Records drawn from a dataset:

»»

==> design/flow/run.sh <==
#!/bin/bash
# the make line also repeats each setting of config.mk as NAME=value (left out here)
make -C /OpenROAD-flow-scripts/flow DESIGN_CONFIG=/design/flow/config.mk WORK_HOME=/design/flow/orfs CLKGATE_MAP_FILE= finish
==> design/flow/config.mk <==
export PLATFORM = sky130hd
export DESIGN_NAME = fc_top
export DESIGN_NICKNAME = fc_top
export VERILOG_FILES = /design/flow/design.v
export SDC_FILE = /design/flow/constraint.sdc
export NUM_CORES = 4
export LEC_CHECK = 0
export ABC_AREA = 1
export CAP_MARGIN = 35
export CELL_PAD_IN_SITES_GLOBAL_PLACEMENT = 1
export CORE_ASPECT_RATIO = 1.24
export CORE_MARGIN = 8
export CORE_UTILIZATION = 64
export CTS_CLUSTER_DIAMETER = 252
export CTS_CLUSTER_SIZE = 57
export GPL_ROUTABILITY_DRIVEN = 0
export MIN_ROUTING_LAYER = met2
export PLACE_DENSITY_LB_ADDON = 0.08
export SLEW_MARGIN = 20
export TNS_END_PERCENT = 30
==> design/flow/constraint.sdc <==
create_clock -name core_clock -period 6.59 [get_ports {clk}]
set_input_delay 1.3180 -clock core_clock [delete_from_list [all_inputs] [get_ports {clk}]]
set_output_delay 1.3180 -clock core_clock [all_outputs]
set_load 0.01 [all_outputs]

««

▶ _The problem_
A single number, please: how many lines in the data above contain the string "make"?

▶ _Reply to the task_
2